Un souvenir de compétition avec ma sœur ainée, bachelière un an plus tôt. C’était un vrai moteur pour moi. Le sentiment aussi d’être un peu livrée à moi-même lors des révisions, de ne pas avoir su exactement quoi faire ni où. Cela fait partie des choses que le système scolaire sous-estime parfois.

J’étais la semaine dernière au lycée Romain Rolland de Goussainville (Val d’Oise) qui fait un travail remarquable à ce sujet. Au lieu de laisser les élèves seuls chez eux à réviser, il organise des séances de préparation collective et des bacs blancs répétés. Et ça se ressent dans les excellents résultats de ses élèves.

 

Autre dossier que vous portez, la réforme du collège. Est-elle en bonne voie ?

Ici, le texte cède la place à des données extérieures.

`src/rtl/wdog_pkg.sv`:
```
package wdog_pkg;
  typedef enum logic [1:0] {
    SEL_RELOAD = 2'b00,
    SEL_TRIG_R = 2'b01,
    SEL_TRIG_S = 2'b10,
    SEL_SPARE  = 2'b11
  } wsel_e;
endpackage

```
`src/rtl/wdog_seq.sv`:
```
module wdog_seq
  import wdog_pkg::*;
(
  input  logic  clk,
  input  logic  rst,
  input  logic  wr_en,
  input  wsel_e wr_sel,
  output logic  accept
);
  logic armed;

  // Armed only by a first-trigger write; any other write disarms.
  always_ff @(posedge clk) begin
    if (rst)        armed <= 1'b0;
    else if (wr_en) armed <= (wr_sel == SEL_TRIG_R);
  end

  assign accept = wr_en && (wr_sel == SEL_TRIG_S) && armed;
endmodule

```
`src/rtl/wdog_prescale.sv`:
```
module wdog_prescale #(
  parameter int PRE_DIV = 24,
  parameter int EXT_DIV = 16
) (
  input  logic clk,
  input  logic rst,
  input  logic clr,
  input  logic en,
  input  logic long_sel,
  output logic tick
);
  localparam int PW = (PRE_DIV > 1) ? $clog2(PRE_DIV) : 1;
  localparam int EW = (EXT_DIV > 1) ? $clog2(EXT_DIV) : 1;
  localparam logic [PW-1:0] PRE_LAST = PW'(PRE_DIV - 1);
  localparam logic [EW-1:0] EXT_LAST = EW'(EXT_DIV - 1);

  logic [PW-1:0] pre_q;
  logic [EW-1:0] ext_q;
  logic          pre_wrap;

  assign pre_wrap = en && (pre_q == PRE_LAST);
  assign tick     = pre_wrap && (!long_sel || (ext_q == EXT_LAST));

  always_ff @(posedge clk) begin
    if (rst || clr) begin
      pre_q <= '0;
      ext_q <= '0;
    end else if (en) begin
      pre_q <= pre_wrap ? '0 : pre_q + 1'b1;
      if (pre_wrap)
        ext_q <= (ext_q == EXT_LAST) ? '0 : ext_q + 1'b1;
    end
  end
endmodule

```
`src/rtl/wdog_count.sv`:
```
module wdog_count #(
  parameter int REL_W = 7,
  parameter int LOW_W = 8
) (
  input  logic             clk,
  input  logic             rst,
  input  logic             load,
  input  logic [REL_W-1:0] load_val,
  input  logic             tick,
  output logic             run,
  output logic             expire
);
  localparam int CW = REL_W + LOW_W;

  logic [CW-1:0] cnt_q;

  // Timeout is the tick that would carry out of the all-ones count.
  assign expire = run && tick && (&cnt_q);

  always_ff @(posedge clk) begin
    if (rst) begin
      cnt_q <= '0;
      run   <= 1'b0;
    end else if (load) begin
      cnt_q <= {load_val, {LOW_W{1'b0}}};
      run   <= 1'b1;
    end else if (expire) begin
      cnt_q <= '0;
      run   <= 1'b0;
    end else if (run && tick) begin
      cnt_q <= cnt_q + 1'b1;
    end
  end
endmodule

```
`src/rtl/wdog_core.sv`:
```
module wdog_core
  import wdog_pkg::*;
#(
  parameter int PRE_DIV  = 24,
  parameter int EXT_DIV  = 16,
  parameter int REL_W    = 7,
  parameter int LOW_W    = 8,
  parameter int HOLD_CYC = 4
) (
  input  logic             clk,
  input  logic             rst,
  input  logic             wr_en,
  input  logic [1:0]       wr_sel,
  input  logic [REL_W:0]   wr_data,
  output logic             rst_req,
  output logic             wd_flag
);
  localparam int HW = (HOLD_CYC > 1) ? $clog2(HOLD_CYC) : 1;
  localparam logic [HW-1:0] HOLD_LAST = HW'(HOLD_CYC - 1);

  wsel_e          sel;
  logic           accept;
  logic           tick;
  logic           run;
  logic           expire;
  logic [REL_W:0] rel_q;
  logic           long_q;
  logic [HW-1:0]  hold_q;

  assign sel = wsel_e'(wr_sel);

  wdog_seq u_seq (
    .clk    (clk),
    .rst    (rst),
    .wr_en  (wr_en),
    .wr_sel (sel),
    .accept (accept)
  );

  wdog_prescale #(.PRE_DIV(PRE_DIV), .EXT_DIV(EXT_DIV)) u_pre (
    .clk      (clk),
    .rst      (rst),
    .clr      (accept),
    .en       (run),
    .long_sel (long_q),
    .tick     (tick)
  );

  wdog_count #(.REL_W(REL_W), .LOW_W(LOW_W)) u_cnt (
    .clk      (clk),
    .rst      (rst),
    .load     (accept),
    .load_val (rel_q[REL_W-1:0]),
    .tick     (tick),
    .run      (run),
    .expire   (expire)
  );

  // Reload register; its prescale bit is captured only on a refresh.
  always_ff @(posedge clk) begin
    if (rst) begin
      rel_q  <= '0;
      long_q <= 1'b0;
    end else begin
      if (wr_en && sel == SEL_RELOAD) rel_q <= wr_data;
      if (accept)                     long_q <= rel_q[REL_W];
    end
  end

  // Reset request pulse of fixed length and sticky cause flag.
  always_ff @(posedge clk) begin
    if (rst) begin
      rst_req <= 1'b0;
      hold_q  <= '0;
      wd_flag <= 1'b0;
    end else if (expire) begin
      rst_req <= 1'b1;
      hold_q  <= '0;
      wd_flag <= 1'b1;
    end else if (rst_req) begin
      if (hold_q == HOLD_LAST) rst_req <= 1'b0;
      hold_q <= hold_q + 1'b1;
    end
  end
endmodule

```
`src/rtl/pcp_pkg.sv`:
```
package pcp_pkg;

    typedef enum logic [1:0] {
        BK_CLOSED    = 2'd0,
        BK_OPEN      = 2'd1,
        BK_CLOSE_REQ = 2'd2
    } bank_st_e;

    typedef enum logic [1:0] {
        CLS_RD_LO = 2'd0,
        CLS_RD_HI = 2'd1,
        CLS_WR    = 2'd2
    } cmd_cls_e;

    function automatic cmd_cls_e cls_of(input logic is_wr, input logic hi_pri);
        if (is_wr)
            return CLS_WR;
        return hi_pri ? CLS_RD_HI : CLS_RD_LO;
    endfunction

endpackage

```
`src/rtl/pcp_policy_reg.sv`:
```
module pcp_policy_reg #(
    parameter int TMR_W = 8
) (
    input  logic             clk,
    input  logic             rst_n,
    input  logic             cfg_wr,
    input  logic             cfg_pclose_en,
    input  logic [TMR_W-1:0] cfg_close_timer,
    output logic             pclose_on,
    output logic             timer_zero
);
    logic             pclose_q;
    logic [TMR_W-1:0] tmr_q;

    always_ff @(posedge clk) begin
        if (!rst_n) begin
            pclose_q <= 1'b1;
            tmr_q    <= '0;
        end else if (cfg_wr) begin
            pclose_q <= cfg_pclose_en;
            tmr_q    <= cfg_close_timer;
        end
    end

    assign pclose_on  = pclose_q;
    assign timer_zero = (tmr_q == '0);

    // a configuration write takes effect exactly one cycle later
    p_cfg_load_r12: assert property (@(posedge clk) disable iff (!rst_n)
        cfg_wr |=> (pclose_on == $past(cfg_pclose_en)));
endmodule

```
`src/rtl/pcp_class_track.sv`:
```
module pcp_class_track
    import pcp_pkg::*;
(
    input  logic     clk,
    input  logic     rst_n,
    input  logic     cmd_valid,
    input  cmd_cls_e cmd_cls,
    output logic     cls_switch
);
    cmd_cls_e last_q;
    logic     seen_q;

    always_ff @(posedge clk) begin
        if (!rst_n) begin
            last_q <= CLS_RD_LO;
            seen_q <= 1'b0;
        end else if (cmd_valid) begin
            last_q <= cmd_cls;
            seen_q <= 1'b1;
        end
    end

    assign cls_switch = cmd_valid && seen_q && (cmd_cls != last_q);

    // a switch is only ever reported alongside an issued command
    p_switch_needs_cmd_r5: assert property (@(posedge clk) disable iff (!rst_n)
        cls_switch |-> cmd_valid);
endmodule

```
`src/rtl/pcp_bank_fsm.sv`:
```
module pcp_bank_fsm
    import pcp_pkg::*;
(
    input  logic clk,
    input  logic rst_n,
    input  logic close_ev,
    input  logic open_ev,
    input  logic cmd_hit,
    input  logic cmd_scrub,
    input  logic cls_switch,
    input  logic pclose_on,
    input  logic timer_zero,
    input  logic hits_left,
    output logic ap_flag,
    output logic pre_req,
    output logic is_open
);
    bank_st_e st_q, st_d;
    logic     last_hit;

    always_ff @(posedge clk) begin
        if (!rst_n) st_q <= BK_CLOSED;
        else        st_q <= st_d;
    end

    always_comb begin
        last_hit = cmd_hit && !close_ev && !open_ev && (st_q == BK_OPEN)
                   && !hits_left && pclose_on && timer_zero;
        ap_flag  = last_hit && !cmd_scrub && !cls_switch;
        st_d     = st_q;
        unique case (st_q)
            BK_CLOSED: begin
                if (open_ev && !close_ev) st_d = BK_OPEN;
            end
            BK_OPEN: begin
                if (close_ev)      st_d = BK_CLOSED;
                else if (ap_flag)  st_d = BK_CLOSED;
                else if (last_hit) st_d = BK_CLOSE_REQ;
            end
            BK_CLOSE_REQ: begin
                if (close_ev)                  st_d = BK_CLOSED;
                else if (open_ev || hits_left) st_d = BK_OPEN;
            end
            default: st_d = BK_CLOSED;
        endcase
    end

    always_comb begin
        pre_req = (st_q == BK_CLOSE_REQ);
        is_open = (st_q != BK_CLOSED);
    end

    p_ap_closes_r2: assert property (@(posedge clk) disable iff (!rst_n)
        ap_flag |=> !is_open);
    p_ap_open_r10: assert property (@(posedge clk) disable iff (!rst_n)
        ap_flag |-> is_open);
    p_off_no_req_r7: assert property (@(posedge clk) disable iff (!rst_n)
        (!pclose_on && !pre_req) |=> !pre_req);
    p_req_hold_r8: assert property (@(posedge clk) disable iff (!rst_n)
        (pre_req && !close_ev && !open_ev && !hits_left) |=> pre_req);
    p_req_drop_r9: assert property (@(posedge clk) disable iff (!rst_n)
        (pre_req && hits_left && !close_ev) |=> (!pre_req && is_open));
    p_close_wins_r11: assert property (@(posedge clk) disable iff (!rst_n)
        close_ev |=> !is_open);
endmodule

```
`src/rtl/pcp_policy_ctrl.sv`:
```
module pcp_policy_ctrl
    import pcp_pkg::*;
#(
    parameter int NB     = 8,
    parameter int TMR_W  = 8,
    parameter int BANK_W = (NB > 1) ? $clog2(NB) : 1
) (
    input  logic              clk,
    input  logic              rst_n,
    input  logic              cfg_wr,
    input  logic              cfg_pclose_en,
    input  logic [TMR_W-1:0]  cfg_close_timer,
    input  logic              cmd_valid,
    input  logic [BANK_W-1:0] cmd_bank,
    input  logic              cmd_is_wr,
    input  logic              cmd_hi_pri,
    input  logic              cmd_scrub,
    input  logic [NB-1:0]     hits_left,
    input  logic              act_valid,
    input  logic [BANK_W-1:0] act_bank,
    input  logic              pre_valid,
    input  logic [BANK_W-1:0] pre_bank,
    output logic              cmd_autopre,
    output logic [NB-1:0]     pre_req,
    output logic [NB-1:0]     bank_is_open
);
    logic          pclose_on;
    logic          timer_zero;
    logic          cls_switch;
    logic [NB-1:0] ap_vec;

    pcp_policy_reg #(.TMR_W(TMR_W)) u_pol (
        .clk            (clk),
        .rst_n          (rst_n),
        .cfg_wr         (cfg_wr),
        .cfg_pclose_en  (cfg_pclose_en),
        .cfg_close_timer(cfg_close_timer),
        .pclose_on      (pclose_on),
        .timer_zero     (timer_zero)
    );

    pcp_class_track u_cls (
        .clk       (clk),
        .rst_n     (rst_n),
        .cmd_valid (cmd_valid),
        .cmd_cls   (cls_of(cmd_is_wr, cmd_hi_pri)),
        .cls_switch(cls_switch)
    );

    for (genvar b = 0; b < NB; b++) begin : g_bank
        pcp_bank_fsm u_fsm (
            .clk       (clk),
            .rst_n     (rst_n),
            .close_ev  (pre_valid && (pre_bank == BANK_W'(b))),
            .open_ev   (act_valid && (act_bank == BANK_W'(b))),
            .cmd_hit   (cmd_valid && (cmd_bank == BANK_W'(b))),
            .cmd_scrub (cmd_scrub),
            .cls_switch(cls_switch),
            .pclose_on (pclose_on),
            .timer_zero(timer_zero),
            .hits_left (hits_left[b]),
            .ap_flag   (ap_vec[b]),
            .pre_req   (pre_req[b]),
            .is_open   (bank_is_open[b])
        );
    end

    assign cmd_autopre = |ap_vec;

    p_scrub_no_ap_r4: assert property (@(posedge clk) disable iff (!rst_n)
        (cmd_valid && cmd_scrub) |-> !cmd_autopre);
    p_timer_no_ap_r6: assert property (@(posedge clk) disable iff (!rst_n)
        !timer_zero |-> !cmd_autopre);
    p_ap_needs_cmd_r2: assert property (@(posedge clk) disable iff (!rst_n)
        cmd_autopre |-> (cmd_valid && pclose_on));
endmodule

```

La réforme est adoptée et s’appliquera à la rentrée 2016. Pour autant, je considère que le travail est devant nous, à savoir préparer les enseignants et les établissements pour qu’ils soient dans les meilleures conditions possibles en septembre 2016.

Les débats auxquels nous avons assisté étaient très éloignés de la réalité des défis de cette réforme, car l’essentiel consiste en un changement dans les pratiques pédagogiques, et ce changement nécessite une véritable formation. Ce travail doit pouvoir être fait sereinement, c’est tout ce que je demande.